新たな発見か、または説教臭さを感じるか……15年越しに教科書の作品を読んでみたら

教科書によく載っていたあの作品

by Lenin Estrada

現在、Facebook上での私の「友達」は50人程度である。そもそもFacebookにアカウントを登録したのが2016年とかなり遅めで、それも目的が「仕事関係の人とメッセンジャーで連絡を取り合うため」だったから、50人の友達のなかに小中高の同級生にあたる人物は1人もいない。というか、同級生に見つかるのが嫌なので、卒業した学校も出身地も登録していない。

こういうFacebookの使い方が珍しいのかよくあるパターンなのかわからないのだが、とにかくそんな有様なので、私は「同窓会」というやつにまったく顔を出さないし、顔を出そうにも同級生たちとの連絡手段がないので、「同窓会」とやらが開催されているのかどうかも知らないのであった。まあ、私の出身地である神奈川県は郷土愛薄めなので、たぶん開催されていないんじゃないかなあという気はするけど……。

そんな具合で同級生たちには「私のことは死んだと思って忘れておくれ」と思っているのだが、最初から薄情だったわけではなく、実は高校を卒業してから1年後くらいのときには、友人と母校を訪れ3年生のときの担任の先生に会うなんてことをしている。訪れた目的はあくまで出席日数がギリギリで先生にお世話になった友人の付き添いだったのだけど、意外にも先生は私に、「あなたは高校を卒業してよかった。もっと広い世界で自由にやるほうが、あなたの能力を発揮できると思っていた」と、しみじみ言ってくれたのだ。高校時代、問題児でも優等生でもなかった私のことなんて先生は何も見ちゃいないだろうと思っていたのだが、先生はクラスのすべての生徒のことを、それなりの考えを持って観察していたらしい。

思い出話をしたくなったのは、鷺沢萠の『海の鳥・空の魚』を先日読んだから。鷺沢萠といえば、高校の教科書や現代文の入試問題に、よく作品が載っていた。『海の鳥・空の魚』の中にも、「これは高校時代に読んだな」と覚えのある短編がいくつかあった。

「小さな枠」の外で生きるのは簡単じゃない

『海の鳥・空の魚』には、ごくごく短い短編だけが20作品載っている。高校生が触れるのは『指』『ほおずきの花束』あたりだと思うが、私が読んですぐに「これは……昔読んだ!」と思ったのは、『東京のフラニー』。たしか現代文の問題集に載っていて、受験生のときに読んだのだったと記憶している。

短い話なのであらすじというほどのものもないけど、『東京のフラニー』の主人公の裕子は女子大生だ。デパートのコスメフロアを見ていた裕子は、雑誌で読者モデルをやっているフランス語学科の絵美がつけていたのと同じ色のマニキュアを、そこで購入する。だけど、自分は別に絵美のことが好きなわけではない。ただまわりに遅れをとらないようにと、それだけを考えて、読者モデルの絵美と同じ色のマニキュアを買ったのだ。裕子は、そんな自分に嫌気がさす。

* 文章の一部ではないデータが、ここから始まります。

This is an optimization exercise on Yosys and OpenROAD, whose aim is small area and a short achievable clock period, not a production implementation. Only simulation tests tie the RTL to the original design; equivalence was not proved. Power and IR drop assume default switching activity.

<file path="design/flow/flow/run.sh">
#!/bin/bash
# The standard ORFS layout (the standard.sh, every step unchanged), except that the
# buffers buffer_ports puts on every input and output port are the smallest buffer
# (buf_1) instead of the clkdlybuf4s50_1 it picks by default.
set -euo pipefail
bash standard.sh "BUFFER_PORTS_ARGS=-buffer_cell sky130_fd_sc_hd__buf_1" finish > standard_flow.log 2>&1
</file>
<file path="design/flow/standard.sh">
#!/bin/bash
# synth_recipe.tcl (not shown) runs the flow's synth.tcl, then flattens the netlist and writes it again
# the make line also repeats each setting of config.mk as NAME=value (left out here)
make -C /OpenROAD-flow-scripts/flow DESIGN_CONFIG=/design/flow/config.mk WORK_HOME=/design/flow/orfs CLKGATE_MAP_FILE= SYNTH_SCRIPT=/design/flow/synth_recipe.tcl "${@:-finish}"
</file>
<file path="design/flow/config.mk">
export PLATFORM = sky130hd
export DESIGN_NAME = rv_core
export DESIGN_NICKNAME = rv_core
export VERILOG_FILES = /design/flow/design.v
export SDC_FILE = /design/flow/constraint.sdc
export NUM_CORES = 4
export LEC_CHECK = 0
export CAP_MARGIN = 20
export CORE_MARGIN = 2
export CORE_UTILIZATION = 30
export SETUP_SLACK_MARGIN = 2.5
export SLEW_MARGIN = 20
export SYNTH_HIERARCHICAL = 1
export TNS_END_PERCENT = 10
</file>
<file path="design/flow/constraint.sdc">
create_clock -name core_clock -period 8.5 [get_ports {clk}]
set_input_delay 1.7000 -clock core_clock [delete_from_list [all_inputs] [get_ports {clk}]]
set_output_delay 1.7000 -clock core_clock [all_outputs]
set_load 0.01 [all_outputs]
</file>
<file path="design/flow/design.v">
`timescale 1ns/1ns
`default_nettype none
module rv_core (
    input  wire            clk,
    input  wire            reset,
    output logic [31:0]    iaddr_o,
    input  wire  [31:0]    idata_i,
    output logic [1023:0]  registers_o
);
    logic [31:1]       pc_q;
    logic [31:1][31:0] regs_q;
    logic [31:0]       pc;
    assign pc      = {pc_q, 1'b0};
    assign iaddr_o = pc;
    always_comb begin
        registers_o[31:0] = 32'b0;
        for (int i = 1; i < 32; i++) registers_o[32*i +: 32] = regs_q[i];
    end
    logic [31:0] ins;
    logic [6:0]  opc;
    logic [2:0]  f3;
    logic [4:0]  rd, rs1, rs2;
    assign ins = idata_i;
    assign opc = ins[6:0];
    assign f3  = ins[14:12];
    assign rd  = ins[11:7];
    assign rs1 = ins[19:15];
    assign rs2 = ins[24:20];
    logic is_opimm, is_op, is_lui, is_auipc, is_br, is_jal, is_jalr, is_alu, is_link;
    assign is_opimm = (opc == 7'b0010011);
    assign is_op    = (opc == 7'b0110011);
    assign is_lui   = (opc == 7'b0110111);
    assign is_auipc = (opc == 7'b0010111);
    assign is_br    = (opc == 7'b1100011);
    assign is_jal   = (opc == 7'b1101111);
    assign is_jalr  = (opc == 7'b1100111);
    assign is_alu   = is_opimm | is_op;
    assign is_link  = is_jal | is_jalr;
    logic [31:0] imm_i, imm_u, imm_b, imm_j;
    assign imm_i = {{20{ins[31]}}, ins[31:20]};
    assign imm_u = {ins[31:12], 12'b0};
    assign imm_b = {{20{ins[31]}}, ins[7], ins[30:25], ins[11:8], 1'b0};
    assign imm_j = {{12{ins[31]}}, ins[19:12], ins[20], ins[30:21], 1'b0};
    logic [31:0] a, rs2v;
    logic [31:1] sel1, sel2;
    always_comb begin
        for (int i = 1; i < 32; i++) begin
            sel1[i] = (rs1 == 5'(i));
            sel2[i] = (rs2 == 5'(i));
        end
    end
    for (genvar j = 0; j < 32; j++) begin : g_rd
        logic [10:0] t1, t2;
        for (genvar k = 0; k < 10; k++) begin : g_grp
            aoi222 u1 (
                .a1 (sel1[3*k+1]), .a2 (regs_q[3*k+1][j]),
                .b1 (sel1[3*k+2]), .b2 (regs_q[3*k+2][j]),
                .c1 (sel1[3*k+3]), .c2 (regs_q[3*k+3][j]),
                .y  (t1[k])
            );
            aoi222 u2 (
                .a1 (sel2[3*k+1]), .a2 (regs_q[3*k+1][j]),
                .b1 (sel2[3*k+2]), .b2 (regs_q[3*k+2][j]),
                .c1 (sel2[3*k+3]), .c2 (regs_q[3*k+3][j]),
                .y  (t2[k])
            );
        end
        nand2m u1_31 (.a(sel1[31]), .b(regs_q[31][j]), .y(t1[10]));
        nand2m u2_31 (.a(sel2[31]), .b(regs_q[31][j]), .y(t2[10]));
        nand11 u1_or (.t(t1), .y(a[j]));
        nand11 u2_or (.t(t2), .y(rs2v[j]));
    end
    logic        use_rs2, sub;
    logic [31:0] bx, sum, p0, g0;
    logic        cout;
    assign use_rs2 = opc[5] & ~opc[2];
    assign sub = ~opc[2] & (opc[6] | (f3[2:1] == 2'b01) | ((f3 == 3'b000) & opc[5] & ins[30]));
    for (genvar j = 0; j < 32; j++) begin : g_b
        bsel u (.r(rs2v[j]), .i(imm_i[j]), .u(use_rs2), .s(sub), .y(bx[j]));
    end
    add32 adder_i (
        .a    (a),
        .b    (bx),
        .cin  (sub),
        .s    (sum),
        .cout (cout),
        .p    (p0),
        .g    (g0)
    );
    logic lts, eq;
    assign lts = cout ^ p0[31];
    assign eq  = &p0;
    logic        left, fill;
    logic [4:0]  shamt;
    logic [31:0] sh [0:6];
    logic [31:0] sr;
    assign left  = ~f3[2];
    assign shamt = use_rs2 ? rs2v[4:0] : imm_i[4:0];
    assign fill  = ins[30] & a[31] & ~left;
    for (genvar i = 0; i < 32; i++) begin : g_rev
        mux2i_m u (.a(a[i]), .b(a[31-i]), .s(left), .y(sh[0][i]));
    end
    for (genvar k = 0; k < 5; k++) begin : g_sh
        logic fk;
        assign fk = (k % 2 == 0) ? ~fill : fill;
        for (genvar i = 0; i < 32; i++) begin : g_bit
            if (i + (1 << k) < 32) begin : g_in
                mux2i_m u (.a(sh[k][i]), .b(sh[k][i + (1 << k)]), .s(shamt[k]), .y(sh[k+1][i]));
            end else begin : g_fill
                mux2i_m u (.a(sh[k][i]), .b(fk), .s(shamt[k]), .y(sh[k+1][i]));
            end
        end
    end
    assign sr = sh[5];
    logic [31:0] pimm, pcimm, pc4;
    assign pimm  = opc[3] ? imm_j : (opc[2] ? imm_u : imm_b);
    assign pcimm = pc + pimm;
    assign pc4   = pc + 32'd4;
    logic d_alu, d_lui, d_auipc, d_link;
    logic s_add, s_sl, s_slt, s_sltu, s_xor, s_sr, s_or, s_and;
    logic we;
    assign d_alu   = ~reset & opc[4] & ~opc[2];
    assign d_lui   = ~reset & opc[4] &  opc[2] &  opc[5];
    assign d_auipc = ~reset & opc[4] &  opc[2] & ~opc[5];
    assign d_link  = ~reset & ~opc[4];
    assign s_add   = d_alu & (f3 == 3'b000);
    assign s_sl    = d_alu & (f3 == 3'b001);
    assign s_slt   = d_alu & (f3 == 3'b010);
    assign s_sltu  = d_alu & (f3 == 3'b011);
    assign s_xor   = d_alu & (f3 == 3'b100);
    assign s_sr    = d_alu & (f3 == 3'b101);
    assign s_or    = d_alu & (f3 == 3'b110);
    assign s_and   = d_alu & (f3 == 3'b111);
    assign we = is_alu | is_lui | is_auipc | is_link;
    logic [31:0] early_n, wd;
    always_comb begin
        for (int j = 0; j < 32; j++) begin
            early_n[j] = ~((s_xor   & p0[j])
                         | (s_or    & (p0[j] | g0[j]))
                         | (s_and   & g0[j])
                         | (d_lui   & imm_u[j])
                         | (d_auipc & pcimm[j])
                         | (d_link  & pc4[j])
                         | ((j == 0) & ((s_slt & lts) | (s_sltu & ~cout))));
        end
    end
    for (genvar j = 0; j < 32; j++) begin : g_wd
        logic sn, shn;
        nand2m u_s  (.a(sum[j]), .b(s_add), .y(sn));
        aoi22m u_sh (.a1(s_sr), .a2(sr[j]), .b1(s_sl), .b2(sr[31-j]), .y(shn));
        nand3m u_w  (.a(sn), .b(shn), .c(early_n[j]), .y(wd[j]));
    end
    for (genvar i = 1; i < 32; i++) begin : g_reg
        logic wen;
        assign wen = reset | (we & (rd == 5'(i)));
        always_ff @(posedge clk) begin
            if (wen) regs_q[i] <= wd;
        end
    end
    logic n_jal, n_br, n_jalr;
    logic t0, t1, go0, go1;
    logic [31:1] q0, q1, pc_next;
    assign n_jal  = ~reset & is_jal;
    assign n_br   = ~reset & is_br;
    assign n_jalr = ~reset & is_jalr;
    always_comb begin
        case (f3)
            3'b000:  begin t0 = eq;        t1 = eq;        end
            3'b001:  begin t0 = ~eq;       t1 = ~eq;       end
            3'b100:  begin t0 = p0[31];    t1 = ~p0[31];   end
            3'b101:  begin t0 = ~p0[31];   t1 = p0[31];    end
            3'b110:  begin t0 = 1'b1;      t1 = 1'b0;      end
            3'b111:  begin t0 = 1'b0;      t1 = 1'b1;      end
            default: begin t0 = 1'b0;      t1 = 1'b0;      end
        endcase
    end
    assign go0 = n_jal | (n_br & t0);
    assign go1 = n_jal | (n_br & t1);
    assign q0  = go0 ? pcimm[31:1] : ({31{~reset}} & pc4[31:1]);
    assign q1  = go1 ? pcimm[31:1] : ({31{~reset}} & pc4[31:1]);
    for (genvar j = 1; j < 32; j++) begin : g_pcn
        pcsel u (.s(sum[j]), .j(n_jalr), .c(cout), .q1(q1[j]), .q0(q0[j]), .y(pc_next[j]));
    end
    always_ff @(posedge clk) begin
        pc_q <= pc_next;
    end
endmodule
module add32 (
    input  wire  [31:0] a,
    input  wire  [31:0] b,
    input  wire         cin,
    output logic [31:0] s,
    output logic        cout,
    output logic [31:0] p,
    output logic [31:0] g
);
    logic [32:0] gg [0:5];
    logic [32:0] pp [0:5];
    for (genvar i = 0; i < 32; i++) begin : g_pg
        and2m u_g (.a(a[i]), .b(b[i]), .y(gg[0][i+1]));
        xor2m u_p (.a(a[i]), .b(b[i]), .y(pp[0][i+1]));
    end
    assign gg[0][0] = cin;
    assign pp[0][0] = 1'b0;
    for (genvar k = 1; k <= 5; k++) begin : g_lvl
        localparam int D = 1 << (k - 1);
        for (genvar i = 0; i <= 32; i++) begin : g_pos
            if (i < D) begin : g_pass
                assign gg[k][i] = ~gg[k-1][i];
                assign pp[k][i] = 1'b0;
            end else if (k % 2 == 1) begin : g_n
                if (i < 2 * D) begin : g_g
                    pfx_gn u (.gh(gg[k-1][i]), .ph(pp[k-1][i]), .gl(gg[k-1][i-D]), .gn(gg[k][i]));
                    assign pp[k][i] = 1'b0;
                end else begin : g_gp
                    pfx_gpn u (.gh(gg[k-1][i]), .ph(pp[k-1][i]), .gl(gg[k-1][i-D]), .pl(pp[k-1][i-D]),
                               .gn(gg[k][i]), .pn(pp[k][i]));
                end
            end else begin : g_p
                if (i < 2 * D) begin : g_g
                    pfx_gp u (.gnh(gg[k-1][i]), .pnh(pp[k-1][i]), .gnl(gg[k-1][i-D]), .g(gg[k][i]));
                    assign pp[k][i] = 1'b0;
                end else begin : g_gp
                    pfx_gpp u (.gnh(gg[k-1][i]), .pnh(pp[k-1][i]), .gnl(gg[k-1][i-D]), .pnl(pp[k-1][i-D]),
                               .g(gg[k][i]), .p(pp[k][i]));
                end
            end
        end
    end
    assign s = ~(pp[0][32:1] ^ gg[5][31:0]);
    pfx_gp u_cout (.gnh(gg[5][32]), .pnh(pp[5][32]), .gnl(gg[5][0]), .g(cout));
    assign p = pp[0][32:1];
    assign g = gg[0][32:1];
endmodule
module nand2m (
    input  wire  a, b,
    output logic y
);
    assign y = ~(a & b);
endmodule
module nand3m (
    input  wire  a, b, c,
    output logic y
);
    assign y = ~(a & b & c);
endmodule
module aoi22m (
    input  wire  a1, a2, b1, b2,
    output logic y
);
    assign y = ~((a1 & a2) | (b1 & b2));
endmodule
module mux2i_m (
    input  wire  a, b, s,
    output logic y
);
    assign y = ~(s ? b : a);
endmodule
module pcsel (
    input  wire  s, j, c, q1, q0,
    output logic y
);
    assign y = j ? s : (c ? q1 : q0);
endmodule
module nand11 (
    input  wire  [10:0] t,
    output logic        y
);
    assign y = ~&t;
endmodule
module bsel (
    input  wire  r, i, u, s,
    output logic y
);
    assign y = (u ? r : i) ^ s;
endmodule
module and2m (
    input  wire  a, b,
    output logic y
);
    assign y = a & b;
endmodule
module xor2m (
    input  wire  a, b,
    output logic y
);
    assign y = a ^ b;
endmodule
module pfx_gn (
    input  wire  gh, ph, gl,
    output logic gn
);
    assign gn = ~(gh | (ph & gl));
endmodule
module pfx_gpn (
    input  wire  gh, ph, gl, pl,
    output logic gn, pn
);
    assign gn = ~(gh | (ph & gl));
    assign pn = ~(ph & pl);
endmodule
module pfx_gp (
    input  wire  gnh, pnh, gnl,
    output logic g
);
    assign g = ~(gnh & (pnh | gnl));
endmodule
module pfx_gpp (
    input  wire  gnh, pnh, gnl, pnl,
    output logic g, p
);
    assign g = ~(gnh & (pnh | gnl));
    assign p = ~(pnh | pnl);
endmodule
module aoi222 (
    input  wire  a1, a2, b1, b2, c1, c2,
    output logic y
);
    assign y = ~((a1 & a2) | (b1 & b2) | (c1 & c2));
endmodule
`default_nettype wire
</file>
==> summary.txt, run 1 <==
status=timing/DRC/antenna clean; TritonRoute pass-1 iters=17; commonest cells in the synthesized netlist=edfxtp_1, a222oi_1, mux2i_1; GP Congestion=1.05; CP max stage cell=nand4_1; final setup fails=0; Tot Pwr=15.5 mW; type of destination of the critical path=register; crit-path max FO=14; Skew-Pair Late Insertion Delay=800 ps; Mean Syn Cell Area=13.9 um2; Switching Power=5.48 mW; DRT antenna net count=0; Worst Setup EP=regs_q[704]; CP delay by family, top=compound AO/OA/AOI/OAI gates; DIE WIDTH=413 um; pwr/cell area=233 nW/um2; Initial Util=30.1%; Die Ht=413 um; core area=167000 um2; CTS buffer count=109; mapped cell area=50200 um2; area leader, netlist=edfxtp_1; Syn Inst Count=3597; Relative slew margins=18.1%; cts hold-fix bufs=0; Setup CP Type=primary input to register; Setup WS pre-CTS=716 ps; Post-synth EDFFs=992; first-pass GRT wire length=421000 um; asr flop ratio synth=0%; Port Buffer Count=1056; Critical R2R Launch=regs_q[867]; Max stage delay on crit path=660 ps; most common cell in the netlist=edfxtp_1; Bufs and invs on worst path=6; Worst Path Required=9010 ps; critical path arrival=6930 ps; Synth top area share=59.4%; setup ws final=2080 ps; worst vdd ir=0.000203 V; Area Growth Syn to Fin=32.2%; total track usage=36.2%; HPWL Detailed=239000 um; Vias=50.2k; CTS tree=built; Fin Setup TNS=0 ps; Yosys reg bits=1023; metal3 WL=49500 um; largest net degree at the start of global routing=66; Avg WL per Cell=44.0 um; Clk pwr share=31.1%; DRC violations left=0; Tightest Hold Check Type=register to register; Crit. path cell count=22; row count=150; placed inst area=60500 um2; r2r worst-path depth=18; Logic pwr share=26.3%; switching share of total power=35.4%; Startpoint Class=primary input; Max Cap Violations=0; WL met2=136000 um; antenna violations before repair=23; Internal=9.99 mW; Post-Place Cells=7067; main flop type after synthesis=edfxtp_1; hold depth=4; Layout Nets=5175; sequential fraction of the synthesis area=60.6%; DR iter-0 viols=13.5k; die area=171000 um2; share of power burned in registers=42.6%; DR top layer=met5; Worst-Margin Slew=1230 ps; leakage=23.1 nW; Total Wirelength=327000 um; clock root cell=clkbuf_16; synth top area cells=edfxtp_1, a222oi_1, mux2i_1; via count of the first global-routing pass=45.6k; M1 wire length=110000 um; reg2reg setup slack=3490 ps; min Tclk post-route=6420 ps; unrepaired setup endpoints after global routing=true; Post-Layout Inst Area=66300 um2; clock skew=91.4 ps; critical path cell sequence=buf_1, buf_4, nand2_2, buf_8, nor2_4, buf_4, a222oi_1, nand4_1, or3_4, xor2_2, buf_6, a21oi_4, o21ai_4, a21oi_2, o21ai_2, a21oi_2, o21ai_4, xor2_1, o21ai_1, a32oi_2, nand3_4, clkbuf_16; clk sinks=1023; Post-Layout Cell Count=7418; worst r2r dst=regs_q[704]; Tcrit/Tclk final=75.5%; post-DR vias/cell=6.77; htree depth=3; Slew Limit Fails=0; clock transition at the registers of the reported paths=70 ps; IO Pins=1090; final-report hold violation count=0; fmax=156 MHz; layout cells sized above 1=20.4%; Synth cell types=73; Syn. warnings=13; grt total ovfl=0; CTS max path bufs=3; Setup crit start=idata_i[18]; fillers=16.0k
## through the flow
stage / hold slack (ps) / utilization (%)
finish: 845 / 39.8
global placement: 816 / 36.3
CTS: 851 / 39.2
global route: 898 / 39.8
floorplan: 716 / -
detailed placement: 844 / 36.3
## worst min-delay path by stage
stage | start | to | slack, ps
finish | pc_q[1] | pc_q[1] | 850
global route | pc_q[1] | pc_q[1] | 900
CTS | pc_q[1] | pc_q[1] | 850
detailed placement | pc_q[1] | pc_q[1] | 840
global placement | pc_q[1] | pc_q[1] | 820
floorplan | pc_q[1] | pc_q[1] | 720
## final cells by class
class	count	area [um2]	area share (%)
diodes	13	32.5	0.0491
clock buffers	133	2820	4.25
clock inverters	71	738	1.11
inverters	21	78.8	0.119
multi-input cells	2493	21200	32.0
flip-flops and latches	1023	30400	45.9
well taps	2204	2760	4.16
repair buffers	1460	8260	12.5
## power groups by stage
stage                     Clock, mW  Combinational [mW]  Sequential, mW
after global placement            0                3.71            6.64
after global routing           5.03                4.12            6.62
after detailed placement          0                3.69            6.66
after CTS                      4.83                3.82            6.56
after floorplan                   0                1.58            6.73
final                          4.82                4.07            6.59
## per-module statistics from Yosys (local to each module, per instance), a selection
module | area (um2) | flops+latches | copies in the design
pfx_gn | 8.76 | 0 | 21
aoi222 | 10.0 | 0 | 640
mux2i_m | 10.0 | 0 | 192
pfx_gpp | 12.5 | 0 | 46
nand2m | 3.75 | 0 | 96
xor2m | 8.76 | 0 | 32
bsel | 18.8 | 0 | 32
pfx_gp | 5.00 | 0 | 11
rv_core | 35900 | 1023 | 1
nand11 | 23.8 | 0 | 64
pfx_gpn | 12.5 | 0 | 57
## worst reg2reg max path: stages (launching register included)
cell and delay (ps):
edfxtp_1 410, a222oi_1 520, nand4_1 510, or3_1 530, mux2i_1 180, xnor2_1 260
xor2_2 170, buf_4 200, a21oi_2 260, o21ai_2 130, a21oi_2 200, o21ai_2 100
a21oi_2 190, o21ai_4 80, xor2_1 170, o21ai_1 120, a32oi_2 270, nand3_4 200
clkbuf_16 240
## flip-flops by register name, summed over array words and instances, names as in the netlist
signal and cells:
regs_q 992, pc_q 31
## placed cells by master, fill, tap and decap left out, types with 23 or more instances in the layout
cell       synthesis  routed
a21o_1            36      27
a21oi_1           57      57
a21oi_2           79      76
a222oi_1         659     659
a22oi_2           32      32
and2_1            37      37
buf_1              0    1044
buf_12             0      74
buf_4             33     302
clkbuf_1          58      24
clkbuf_16          0     114
clkinv_1           0      26
conb_1             1      33
dfxtp_1           31      31
edfxtp_1         992     992
ha_1              32      32
mux2_2            56      55
mux2i_1          264     254
nand2_1          231     204
nand2_2            0      23
nand3_1          121      98
nand4_1          146     146
nor2_1           149      99
nor2_4             0      48
o21ai_0           37      36
o21ai_1           49      44
o21ai_2           47      50
or3_1             66      39
or3_4              0      27
xnor2_1           82      72
xor2_1            74      42
xor2_2             0      31
## cells by family (layout without fill, tap and decap cells)
kind of cell             count (synthesis)  count (layout)  synth area share, %
flip-flops                            1023            1023                 60.6
other                                    1              46              0.00747
adder cells (fa/ha/maj)                 33              33                0.838
AND/OR/NAND/NOR                        866             871                 8.67
AO/OA/AOI/OAI                         1077            1077                 19.4
buffers and inverters                  118            1685                 1.14
multiplexers                           323             323                 6.59
XOR/XNOR                               156             156                 2.72
## routing by layer
metal / global-route usage, % / vias to the layer above
li1: - / 19000
met3: 13.0 / 1199
met4: 26.0 / 16
met1: 44.1 / 24700
met5: 0 / -
met2: 53.0 / 5280
## repair_timing
item,in CTS,in global routing
endpoints found under the setup margin,1023,1020
gates resized for setup,125,62
buffers inserted,66,53
gates cloned,8,7
pin swaps,98,67
==> run 2, diff against run 1 <==
--- a/design/flow/config.mk
+++ b/design/flow/config.mk
@@ -6,9 +6,12 @@
 export NUM_CORES = 4
 export LEC_CHECK = 0
-export CAP_MARGIN = 20
+export CAP_MARGIN = 30
+export CELL_PAD_IN_SITES_DETAIL_PLACEMENT = 1
 export CORE_MARGIN = 2
 export CORE_UTILIZATION = 30
-export SETUP_SLACK_MARGIN = 2.5
-export SLEW_MARGIN = 20
+export CTS_CLUSTER_DIAMETER = 100
+export CTS_CLUSTER_SIZE = 24
+export SETUP_SLACK_MARGIN = 3
+export SLEW_MARGIN = 30
 export SYNTH_HIERARCHICAL = 1
 export TNS_END_PERCENT = 10
==> run 2 against run 1 <==
Total power decreased by 8.9%. Die area unchanged. Sequential share of layout area decreased by 0.34 points. Hold slack improved by 4.9 ps. Combinational power increased by 8.8%. Critical endpoint is now pc_q[2]. Largest cell class unchanged.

後日出席した比較言語学の講義で、裕子はサリンジャーの『フラニーとゾーイー』について教わる。「とても小さな枠の中で、その中の価値観だけを信じて暮らしている皆さんは、ひどく奇異に感じられることがあるんです」と言う教授の言葉を聞いて、裕子は呆然と窓の外を見つめる……と、本当にごくごく短い作品である。

こんな教授がいたらちょっと説教くさくて嫌だな〜と思うのは、私が30代未婚の非正規雇用社員というなんとも心許ない身分で、「小さな枠」の外にただ自由なだけの安寧な世界が広がっているわけではないことを痛いほど知り、小さな枠の外で生きるのは、そう簡単なことじゃない」と思っているからかもしれない。

だけど『海の鳥・空の魚』にはこの『東京のフラニー』をはじめ、衝撃的な大事件でも人生を揺らがす悲劇でもない、すぐに忘れてしまうような小さな気付きの瞬間が、たくさん詰まっている。